Obituary for Bogdan Povh

On 14 February 2024, at the age of 91, passed away Professor Dr Bogdan Povh, Emeritus Scientific Member of the Max Planck Institute for Nuclear Physics, Heidelberg. With Bogdan Povh, the institute has lost an important research personality.

Bogdan Povh was born in Belgrade in 1932. A few years later, the family moved to Ljubljana (Slovenia) where he spent his school years and began studying physics at university in 1950, graduating in 1955. This was followed by a year of military service in the Yugoslavian army before he accepted a position as assistant to Črtomir Zupančič at the Jožef Stefan Institute in autumn 1956. Zupančič (later professor at the Ludwig Maximilian University in Munich), who had met Charles Lauritzen and his son Thomas, both pioneers of experimental nuclear physics and at Caltech in Pasadena, at a conference in Copenhagen, organised a research stay there for his doctoral student. And so it came about that Bogdan Povh joined the group of the later Nobel Prize winner William Fowler at Caltech for a two-year "post-doc" from 1957 to 1959 before(!) completing his doctorate in 1960. His time in Pasadena, and in particular the friendships he made there with other postdocs, were to decisively shape the course of his life. Back at the Jožef Stefan Institute in Ljubljana, he completed his doctorate with a thesis on excited states of the oxygen-15 nucleus.

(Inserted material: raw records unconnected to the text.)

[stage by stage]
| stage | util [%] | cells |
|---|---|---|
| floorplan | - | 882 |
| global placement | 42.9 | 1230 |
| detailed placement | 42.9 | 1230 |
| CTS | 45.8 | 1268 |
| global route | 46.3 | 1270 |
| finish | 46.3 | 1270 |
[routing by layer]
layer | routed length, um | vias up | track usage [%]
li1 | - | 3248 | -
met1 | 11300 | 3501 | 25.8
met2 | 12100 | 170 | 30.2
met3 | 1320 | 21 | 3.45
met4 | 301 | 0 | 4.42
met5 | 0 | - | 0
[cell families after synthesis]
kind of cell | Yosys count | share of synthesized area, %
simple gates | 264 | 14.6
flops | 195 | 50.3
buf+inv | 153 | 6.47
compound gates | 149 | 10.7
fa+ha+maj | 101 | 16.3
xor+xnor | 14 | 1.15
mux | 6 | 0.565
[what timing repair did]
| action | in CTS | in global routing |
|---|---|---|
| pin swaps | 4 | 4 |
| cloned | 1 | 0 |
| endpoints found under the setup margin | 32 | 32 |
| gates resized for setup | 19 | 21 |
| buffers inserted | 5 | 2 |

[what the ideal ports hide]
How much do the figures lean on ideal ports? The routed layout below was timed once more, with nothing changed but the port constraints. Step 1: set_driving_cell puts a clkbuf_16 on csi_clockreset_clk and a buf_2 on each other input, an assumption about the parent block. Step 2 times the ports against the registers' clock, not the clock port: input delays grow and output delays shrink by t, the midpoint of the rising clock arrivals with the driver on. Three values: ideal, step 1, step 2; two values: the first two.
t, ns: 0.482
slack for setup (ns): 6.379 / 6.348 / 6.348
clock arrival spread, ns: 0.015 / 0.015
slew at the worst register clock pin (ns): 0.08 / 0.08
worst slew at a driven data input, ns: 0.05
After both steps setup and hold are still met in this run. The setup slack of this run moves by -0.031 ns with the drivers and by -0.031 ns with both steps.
This is an optimization exercise on Yosys and OpenROAD, whose aim is small area, a short achievable clock period and few clock cycles, not a production implementation. The RTL was checked by simulation tests, not by an equivalence proof against the original design. Power is estimated from default activity; no workload was simulated.

==> flow/design.v <==
module processor (
    input         clk,
    input         rst,
    output [15:0] imem_addr,
    input  [15:0] imem_rdata,
    output [15:0] dmem_addr,
    input  [15:0] dmem_rdata,
    output [15:0] dmem_wdata,
    output        dmem_we
);
    reg  [15:0] pc;         
    reg  [15:0] ir;
    reg         iv;         
    reg         ld2;        
    reg         br2;        
    reg  [3:0]  brd;        
    reg  [15:0] maddr;
    reg  [15:0] wdata_r;
    reg         we_r;
    reg  [15:0] rf [0:15];
    wire [3:0] op = ir[15:12];
    wire [3:0] fd = ir[11:8];
    wire [3:0] fa = ir[7:4];
    wire [3:0] fb = ir[3:0];
    wire op_rr  = (op == 4'h8) | (op == 4'hB) | (op == 4'hC) | (op == 4'hF);
    wire op_br  = (op == 4'h4) | (op == 4'h5);
    wire op_mem = (op == 4'h1) | (op == 4'h2);
    reg [3:0] ra_addr;
    always @(*) begin
        if (br2)                 ra_addr = brd;
        else if (op_mem)         ra_addr = {2'b10, fd[1:0]};
        else if (op_rr | op_br)  ra_addr = fa;
        else                     ra_addr = fd;
    end
    wire [3:0]  rb_addr = (op == 4'h2) ? {2'b11, fd[3:2]} : fb;
    wire [15:0] ra = rf[ra_addr];
    wire [15:0] rb = rf[rb_addr];
    wire [15:0] sx8 = {{8{ir[7]}}, ir[7:0]};
    wire [15:0] zx8 = {8'h00, ir[7:0]};
    wire        zimm = (op == 4'hA) | (op == 4'hE);
    wire [15:0] opb = op_rr ? rb : op_mem ? {sx8[14:0], 1'b0} : zimm ? zx8 : sx8;
    wire        sub = (op == 4'hC) | (op == 4'hD) | (op == 4'hE);
    wire [15:0] sum = ra + (sub ? ~opb : opb) + {15'b0, sub};
    wire [15:0] lor = ra | opb;
    wire [15:0] lnand = ~(ra & opb);
    wire        sh_left = (fb[1:0] == 2'b01);
    wire        sh_fill = (fb[1:0] == 2'b11) & ra[15];
    wire [15:0] ra_rev;
    wire [15:0] shr;
    wire [15:0] shr_rev;
    genvar gi;
    generate for (gi = 0; gi < 16; gi = gi + 1) begin : g_rev
        assign ra_rev[gi] = ra[15 - gi];
        assign shr_rev[gi] = shr[15 - gi];
    end endgenerate
    wire [15:0] sh_in = sh_left ? ra_rev : ra;
    wire [15:0] sh1 = fa[0] ? {sh_fill, sh_in[15:1]} : sh_in;
    wire [15:0] sh2 = fa[1] ? {{2{sh_fill}}, sh1[15:2]} : sh1;
    wire [15:0] sh4 = fa[2] ? {{4{sh_fill}}, sh2[15:4]} : sh2;
    assign shr      = fa[3] ? {{8{sh_fill}}, sh4[15:8]} : sh4;
    wire [15:0] shres = sh_left ? shr_rev : shr;
    reg [15:0] alu;
    always @(*) begin
        case (op)
            4'h0:        alu = shres;
            4'h6, 4'hF:  alu = lor;
            4'h7, 4'hB:  alu = lnand;
            default:     alu = sum;
        endcase
    end
    wire alu_wr = iv & ~br2 & ~ld2 & ((op == 4'h0) | (op[3] | (op[2] & op[1])));
    wire rf_we = alu_wr | ld2;
    wire [3:0]  waddr = ld2 ? {2'b11, fd[3:2]} : fd;
    wire [15:0] wdata = ld2 ? dmem_rdata : alu;
    always @(posedge clk)
        if (rf_we) rf[waddr] <= wdata;
    wire eq     = (ra == rb);
    wire ex     = iv & ~br2 & ~ld2;
    wire taken  = ex & op_br & (eq ^ op[0]);
    wire is_ld  = ex & (op == 4'h1);
    wire is_jmp = ex & (op == 4'h3);
    wire [15:0] pc_inc = pc + (is_jmp ? {{4{ir[11]}}, ir[11:0]} : 16'd2);
    always @(posedge clk) begin
        maddr   <= sum;
        wdata_r <= rb;
        brd     <= fd;
        if (rst) begin
            pc  <= 16'h0000;
            iv  <= 1'b0;
            ld2 <= 1'b0;
            br2 <= 1'b0;
            we_r <= 1'b0;
        end else begin
            we_r <= ex & (op == 4'h2);
            ld2  <= is_ld;
            br2  <= taken;
            if (br2) begin
                pc <= ra;
                iv <= 1'b0;
            end else if (is_jmp) begin
                pc <= pc_inc;
                iv <= 1'b0;
            end else if (!is_ld) begin
                pc <= pc_inc;
                ir <= imem_rdata;
                iv <= ~taken;
            end
        end
    end
    assign imem_addr  = pc;
    assign dmem_addr  = maddr;
    assign dmem_wdata = wdata_r;
    assign dmem_we    = we_r;
endmodule
Background: an optimization exercise with open tools, aiming at small area and a short achievable clock period. Do not read the settings as production practice.
The RTL was checked by simulation tests, not by an equivalence proof against the original design.
No driver is modelled on the clock port, so clocking that relies on it looks cheaper here than on a real chip.

$ cat flow/flow/run.sh
#!/bin/bash
# Standard ORFS layout (standard.sh) with these changes:
# - no half-adder cells: extract_fa finds only full adders, half adders are
#   left to abc as plain gates (ha cells added to DONT_USE_CELLS);
# - port buffers of the smallest buffer cell;
# - every combinational cell set to its smallest size before the
#   floorplan's timing repair sizes up what the clock period needs
#   (flow/downsize.tcl);
PLATFORM_DONT_USE="sky130_fd_sc_hd__probe_p_8 sky130_fd_sc_hd__probec_p_8 sky130_fd_sc_hd__lpflow_bleeder_1 sky130_fd_sc_hd__lpflow_clkbufkapwr_1 sky130_fd_sc_hd__lpflow_clkbufkapwr_16 sky130_fd_sc_hd__lpflow_clkbufkapwr_2 sky130_fd_sc_hd__lpflow_clkbufkapwr_4 sky130_fd_sc_hd__lpflow_clkbufkapwr_8 sky130_fd_sc_hd__lpflow_clkinvkapwr_1 sky130_fd_sc_hd__lpflow_clkinvkapwr_16 sky130_fd_sc_hd__lpflow_clkinvkapwr_2 sky130_fd_sc_hd__lpflow_clkinvkapwr_4 sky130_fd_sc_hd__lpflow_clkinvkapwr_8 sky130_fd_sc_hd__lpflow_decapkapwr_12 sky130_fd_sc_hd__lpflow_decapkapwr_3 sky130_fd_sc_hd__lpflow_decapkapwr_4 sky130_fd_sc_hd__lpflow_decapkapwr_6 sky130_fd_sc_hd__lpflow_decapkapwr_8 sky130_fd_sc_hd__lpflow_inputiso0n_1 sky130_fd_sc_hd__lpflow_inputiso0p_1 sky130_fd_sc_hd__lpflow_inputiso1n_1 sky130_fd_sc_hd__lpflow_inputiso1p_1 sky130_fd_sc_hd__lpflow_inputisolatch_1 sky130_fd_sc_hd__lpflow_isobufsrc_1 sky130_fd_sc_hd__lpflow_isobufsrc_16 sky130_fd_sc_hd__lpflow_isobufsrc_2 sky130_fd_sc_hd__lpflow_isobufsrc_4 sky130_fd_sc_hd__lpflow_isobufsrc_8 sky130_fd_sc_hd__lpflow_isobufsrckapwr_16 sky130_fd_sc_hd__lpflow_lsbuf_lh_hl_isowell_tap_1 sky130_fd_sc_hd__lpflow_lsbuf_lh_hl_isowell_tap_2 sky130_fd_sc_hd__lpflow_lsbuf_lh_hl_isowell_tap_4 sky130_fd_sc_hd__lpflow_lsbuf_lh_isowell_4 sky130_fd_sc_hd__lpflow_lsbuf_lh_isowell_tap_1 sky130_fd_sc_hd__lpflow_lsbuf_lh_isowell_tap_2 sky130_fd_sc_hd__lpflow_lsbuf_lh_isowell_tap_4"
HA="sky130_fd_sc_hd__ha_1 sky130_fd_sc_hd__ha_2 sky130_fd_sc_hd__ha_4"
export BUFFER_PORTS_ARGS="-buffer_cell sky130_fd_sc_hd__buf_1"
export PRE_FLOORPLAN_TCL=$PWD/flow/downsize.tcl
export POST_CTS_TCL=$PWD/flow/skew2.tcl
export SKEW_STAGES="${SKEW_STAGES:-dlygate4sd1_1 dlygate4sd1_1 dlygate4sd1_1 dlygate4sd1_1 dlygate4sd1_1 dlygate4sd1_1 dlygate4sd1_1 dlygate4sd1_1}"
export SKEW_TAPBUF=${SKEW_TAPBUF:-clkbuf_8}
export SKEW_HOLD_MIN=${SKEW_HOLD_MIN:-0.05}
export SKEW_PAD_ALLOW=${SKEW_PAD_ALLOW:-1.0}
export SKEW_PAD_CELL=${SKEW_PAD_CELL:-dlygate4sd3_1}
export SKEW_REGS="${SKEW_REGS:-^p\\\\?\\[}"
bash standard.sh "DONT_USE_CELLS=$PLATFORM_DONT_USE $HA" finish > standard.log 2>&1
$ cat flow/flow/downsize.tcl
# Set every combinational cell to the smallest-area cell of its footprint
# (same function); the flow's repair steps then size up what timing needs.
set n 0
foreach inst [get_cells *] {
  set lc [get_lib_cells -of_objects $inst]
  set name [get_name $lc]
  if {![regexp {^(sky130_fd_sc_hd__[a-z0-9]+)_[0-9]+$} $name -> base]} { continue }
  if {[regexp {df|dl|sdf|tap|conb|clkbuf_16|decap|fill} $base]} { continue }
  set best $name
  set best_area [get_property $lc area]
  foreach c [get_lib_cells ${base}_*] {
    set cn [get_name $c]
    if {![regexp "^${base}_\[0-9\]+\$" $cn]} { continue }
    if {[info exists ::env(DONT_USE_CELLS)] && [lsearch -exact $::env(DONT_USE_CELLS) $cn] >= 0} { continue }
    if {[regexp {lpflow|probe} $cn]} { continue }
    set a [get_property $c area]
    if {$a < $best_area} { set best $cn; set best_area $a }
  }
  if {$best ne $name} {
    replace_cell $inst [get_lib_cells $best]
    incr n
  }
}
puts "downsize: replaced $n cells"
$ cat flow/flow/skew2.tcl
set block [ord::get_db_block]
set db [ord::get_db]
set stage_cells $::env(SKEW_STAGES)
set tapbuf $::env(SKEW_TAPBUF)
set regs_re $::env(SKEW_REGS)
set hold_min $::env(SKEW_HOLD_MIN)
set pad_allow $::env(SKEW_PAD_ALLOW)
set pad_cell $::env(SKEW_PAD_CELL)

set clk_port [$block findBTerm clk]
set root_net [$clk_port getNet]

set sinks {}
set sx 0; set sy 0
foreach inst [$block getInsts] {
  if {[regexp $regs_re [$inst getName]]} {
    lappend sinks $inst
    set loc [$inst getLocation]
    set sx [expr {$sx + [lindex $loc 0]}]
    set sy [expr {$sy + [lindex $loc 1]}]
  }
}
set n [llength $sinks]
if {$n == 0} { error "skew: no registers match $regs_re" }
set cx [expr {$sx / $n}]; set cy [expr {$sy / $n}]
set pl [$clk_port getBBox]
set px [expr {([$pl xMin] + [$pl xMax]) / 2}]
set py [expr {([$pl yMin] + [$pl yMax]) / 2}]

proc new_cell {cell name x y in_net} {
  set block [ord::get_db_block]
  set master [[ord::get_db] findMaster sky130_fd_sc_hd__$cell]
  if {$master eq "NULL"} { error "skew: no master $cell" }
  set inst [odb::dbInst_create $block $master $name]
  $inst setLocation [expr {int($x)}] [expr {int($y)}]
  $inst setPlacementStatus PLACED
  [$inst findITerm A] connect $in_net
  set out [odb::dbNet_create $block ${name}_net]
  $out setSigType CLOCK
  [$inst findITerm X] connect $out
  return [list $inst $out]
}

# chain and taps; tap j hangs after j stages
set taps {}
set prev $root_net
set len [llength $stage_cells]
for {set j 0} {$j <= $len} {incr j} {
  if {$j > 0} {
    set f [expr {double($j) / ($len + 1)}]
    lassign [new_cell [lindex $stage_cells [expr {$j - 1}]] skew_dly_$j \
      [expr {$px + ($cx - $px) * $f}] [expr {$py + ($cy - $py) * $f}] $prev] inst prev
  }
  lassign [new_cell $tapbuf skew_tap_$j $cx $cy $prev] tinst tnet
  lappend taps [list $tinst $tnet]
}
detailed_placement
estimate_parasitics -placement

proc reg_slacks {inst} {
  set name [$inst getName]
  set d [get_pins -of_objects [get_cells $name] -filter "direction == input"]
  set dpin ""
  foreach p $d { if {[get_property $p lib_pin_name] eq "D"} { set dpin $p } }
  set qpin ""
  foreach p [get_pins -of_objects [get_cells $name] -filter "direction == output"] { set qpin $p }
  return [list [get_property $dpin slack_max] [get_property $dpin slack_min] [get_property $qpin slack_max]]
}

set moved 0
foreach inst $sinks {
  set ck [$inst findITerm CLK]
  set orig [$ck getNet]
  lassign [reg_slacks $inst] s0 h0 o0
  set best_net $orig
  set best [expr {min($s0, $o0)}]
  set best_desc "tree"
  set j 0
  foreach t $taps {
    lassign $t tinst tnet
    $ck disconnect
    $ck connect $tnet
    estimate_parasitics -placement
    lassign [reg_slacks $inst] s h o
    set v [expr {min($s, $o)}]
    if {$h >= $hold_min - $pad_allow && $v > $best + 0.01} {
      set best $v; set best_net $tnet; set best_desc "tap $j"
    }
    incr j
  }
  $ck disconnect
  $ck connect $best_net
  puts "skew: [$inst getName] -> $best_desc (slack [format %.3f $best], was [format %.3f [expr {min($s0, $o0)}]])"
}

# make up missing hold slack on short paths: put a delay cell in front of the
# input pin, on the register's shortest path, that has the most setup slack
set ws [worst_slack -max]
puts "skew: worst setup slack after taps [format %.3f $ws]"
set npad 0
proc dpin_of {inst} {
  foreach p [get_pins -of_objects [get_cells [$inst getName]] -filter "direction == input"] {
    if {[get_property $p lib_pin_name] eq "D"} { return $p }
  }
}
set pad_master [$db findMaster sky130_fd_sc_hd__$pad_cell]
foreach inst $sinks {
  set dpin [dpin_of $inst]
  for {set it 0} {$it < 12} {incr it} {
    set h [get_property $dpin slack_min]
    if {$h >= $hold_min} { break }
    set path [lindex [find_timing_paths -path_delay min -to $dpin -group_path_count 1] 0]
    set cand ""; set cand_s -1e9
    foreach pt [get_property $path points] {
      set pin [get_property $pt pin]
      if {[get_property $pin direction] ne "input"} { continue }
      if {[get_property $pin is_clock]} { continue }
      set sm [get_property $pin slack_max]
      if {$sm > $cand_s + 0.05} { set cand $pin; set cand_s $sm }
    }
    if {$cand eq "" || $cand_s < $ws + 0.7} {
      puts "skew: [$inst getName] hold [format %.3f $h], no pin to pad"
      break
    }
    set iname [get_name [get_cells -of_objects $cand]]
    set pname [get_property $cand lib_pin_name]
    set oinst [$block findInst $iname]
    set it_ [$oinst findITerm $pname]
    set net [$it_ getNet]
    set pi [odb::dbInst_create $block $pad_master skew_pad_$npad]
    set loc [$oinst getLocation]
    $pi setLocation [lindex $loc 0] [lindex $loc 1]
    $pi setPlacementStatus PLACED
    set nn [odb::dbNet_create $block skew_pad_${npad}_net]
    $it_ disconnect
    [$pi findITerm A] connect $net
    [$pi findITerm X] connect $nn
    $it_ connect $nn
    incr npad
    estimate_parasitics -placement
    puts "skew: [$inst getName] hold [format %.3f $h]: pad before $iname/$pname (setup slack [format %.3f $cand_s])"
  }
}
puts "skew: $npad pad cells"
# drop unused taps and chain ends, and clock buffers left without loads
set changed 1
while {$changed} {
  set changed 0
  foreach inst [$block getInsts] {
    set x [$inst findITerm X]
    if {$x eq "NULL"} { continue }
    set mname [[$inst getMaster] getName]
    if {![regexp {clkbuf|dlygate|clkdlybuf} $mname]} { continue }
    set net [$x getNet]
    if {$net eq "NULL"} { continue }
    if {[llength [$net getITerms]] == 1 && [llength [$net getBTerms]] == 0} {
      puts "skew: removing unloaded [$inst getName]"
      odb::dbInst_destroy $inst
      odb::dbNet_destroy $net
      set changed 1
    }
  }
}
detailed_placement
estimate_parasitics -placement
report_worst_slack -max
report_worst_slack -min
repair_timing_helper
detailed_placement
check_placement -verbose
estimate_parasitics -placement
report_worst_slack -max
report_worst_slack -min
$ cat flow/standard.sh
#!/bin/bash
# synth_recipe.tcl (not shown) runs the flow's synth.tcl, then flattens the netlist and writes it again
# the make line also repeats each setting of config.mk as NAME=value (left out here)
make -C /OpenROAD-flow-scripts/flow DESIGN_CONFIG=/design/flow/config.mk WORK_HOME=/design/flow/orfs CLKGATE_MAP_FILE= SYNTH_SCRIPT=/design/flow/synth_recipe.tcl "${@:-finish}"
$ cat flow/config.mk
export PLATFORM = sky130hd
export DESIGN_NAME = booth_mult_top
export DESIGN_NICKNAME = booth_mult_top
export VERILOG_FILES = /design/flow/design.v
export SDC_FILE = /design/flow/constraint.sdc
export NUM_CORES = 4
export LEC_CHECK = 0
export CAP_MARGIN = 20
export CORE_MARGIN = 2
export CORE_UTILIZATION = 40
export SETUP_SLACK_MARGIN = 3
export SLEW_MARGIN = 20
export SYNTH_HIERARCHICAL = 1
$ cat flow/constraint.sdc
create_clock -name core_clock -period 8.5 [get_ports {clk}]
set_input_delay 1.7000 -clock core_clock [delete_from_list [all_inputs] [get_ports {clk}]]
set_output_delay 1.7000 -clock core_clock [all_outputs]
set_load 0.01 [all_outputs]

The difficult conditions in his Slovenian homeland forced Bogdan Povh to leave Yugoslavia in summer 1962 and so - thanks to his connections from his time at Caltech - he moved to Freiburg i. Br. to work as an assistant to Theodor Schmidt. Only two years later, in 1964, he habilitated there with a thesis on low-lying excited nuclear states in neon-22. In the following year, 1965, Povh was appointed to the University of Heidelberg. A few years earlier, in 1958, Wolfgang Gentner (also from Freiburg) came to Heidelberg as the founder of the Max Planck Institute for Nuclear Physics. He campaigned for Bogdan Povh to become an External Scientific Member in 1972 and to accept the appointment as a Scientific Member of the Institute in 1975. Povh remained there until his retirement in 2000.

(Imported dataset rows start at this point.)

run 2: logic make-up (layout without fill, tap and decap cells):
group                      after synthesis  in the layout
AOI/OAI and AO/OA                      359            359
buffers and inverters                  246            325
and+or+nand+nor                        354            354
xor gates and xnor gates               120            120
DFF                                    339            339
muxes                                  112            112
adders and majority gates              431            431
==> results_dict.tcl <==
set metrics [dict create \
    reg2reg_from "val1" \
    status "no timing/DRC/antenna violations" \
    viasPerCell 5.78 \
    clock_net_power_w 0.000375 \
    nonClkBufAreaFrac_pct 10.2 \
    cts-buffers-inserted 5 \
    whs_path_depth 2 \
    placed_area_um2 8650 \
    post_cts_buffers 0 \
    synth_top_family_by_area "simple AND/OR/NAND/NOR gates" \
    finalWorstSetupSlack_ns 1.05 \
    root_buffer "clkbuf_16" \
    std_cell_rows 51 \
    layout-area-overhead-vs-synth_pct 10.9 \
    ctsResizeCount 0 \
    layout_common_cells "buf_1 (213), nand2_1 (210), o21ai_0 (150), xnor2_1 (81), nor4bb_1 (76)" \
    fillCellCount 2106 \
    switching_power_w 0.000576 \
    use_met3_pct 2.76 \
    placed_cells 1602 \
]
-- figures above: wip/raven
Background: an optimization exercise with open tools, aiming at small area. Do not read the settings as production practice. Function not checked in this run: the RTL went through the layout flow alone. Power figures rest on the tool's default switching activity, not on a simulated workload.

`design/flow/design.v`:
```
module Convolution_pipeline(
    clk,
    rst_n,
	in_valid,
	In_IFM_1,
	In_IFM_2,
	In_IFM_3,
	In_IFM_4,	
	In_Weight_1,
	In_Weight_2,
	In_Weight_3,
	In_Weight_4,	
	Out_OFM
    );
input clk, rst_n;
input in_valid;
input[3:0]In_IFM_1;
input[3:0]In_IFM_2;
input[3:0]In_IFM_3;
input[3:0]In_IFM_4;
input[3:0]In_Weight_1;
input[3:0]In_Weight_2;
input[3:0]In_Weight_3;
input[3:0]In_Weight_4;
output reg [11:0]Out_OFM;
reg [3:0]In_1;
reg [3:0]In_2;
reg [3:0]In_3;
reg [3:0]In_4;
reg [3:0]weight1;
reg [3:0]weight2;
reg [3:0]weight3;
reg [3:0]weight4;
reg [11:0] PPR1_1;
reg [11:0] PPR1_2;
reg [11:0] PPR1_3;
reg [11:0] PPR1_4;
reg [11:0] PPR2_1;
reg [11:0] PPR2_2;
always@(posedge clk or negedge rst_n)   
begin
	if(!rst_n)
		begin
			In_1 <= 4'd0;
			In_2 <= 4'd0;
			In_3 <= 4'd0;
			In_4 <= 4'd0;
			weight1 <= 4'd0;
			weight2 <= 4'd0;
			weight3 <= 4'd0;
			weight4 <= 4'd0;
			PPR1_1 <= 12'd0;
			PPR1_2 <= 12'd0;
			PPR1_3 <= 12'd0;
			PPR1_4 <= 12'd0;
			PPR2_1 <= 12'd0;
			PPR2_2 <= 12'd0;
			Out_OFM <= 12'd0;
		end
	else if(in_valid == 1)
		begin
			In_1 <= In_IFM_1;
			In_2 <= In_IFM_2;	
			In_3 <= In_IFM_3;	
			In_4 <= In_IFM_4;	
			weight1 <= In_Weight_1;
			weight2 <= In_Weight_2;
			weight3 <= In_Weight_3;
			weight4 <= In_Weight_4;
			PPR1_1 <= In_1 * weight1;
			PPR1_2 <= In_2 * weight2;
			PPR1_3 <= In_3 * weight3;
			PPR1_4 <= In_4 * weight4;
			PPR2_1 <= PPR1_1 + PPR1_2;
			PPR2_2 <= PPR1_3 + PPR1_4;
			Out_OFM <= PPR2_1 + PPR2_2;
		end	
	else
		begin
			In_1 <= In_1;
			In_2 <= In_2;
			In_3 <= In_3;
			In_4 <= In_4;
			weight1 <= weight1;
			weight2 <= weight2;
			weight3 <= weight3;
			weight4 <= weight4;
			PPR1_1 <= PPR1_1;
			PPR1_2 <= PPR1_2;
			PPR1_3 <= PPR1_3;
			PPR1_4 <= PPR1_4;
			PPR2_1 <= PPR2_1;
			PPR2_2 <= PPR2_2;
			Out_OFM <= Out_OFM;
		end
end
endmodule
```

Bogdan Povh was an inventive and inspiring physicist who gave his many students an intuitive and profound approach to physics and succeeded in combining different scientific fields. He left his mark in many fields. Perhaps most outstanding were his ingenious experiments on nuclei in the 1970s, in which a neutron was replaced by a hyperon: "hyper-nuclei". He thus bridged the gap between traditional nuclear physics and particle physics. He was one of the pioneers of hadron physics, which occupied him throughout his life. He carried out experiments at CERN, DESY and the American research laboratory FNAL. He was able to pursue his many original approaches very effectively through the skilful use of existing experimental facilities.  However, his legacy goes beyond his scientific contributions.  He founded a school of physics, many of whose students have successfully led institutes and chairs at many German universities. For these outstanding achievements, he was honoured with the Stern-Gerlach Medal of the German Physical Society, among other awards.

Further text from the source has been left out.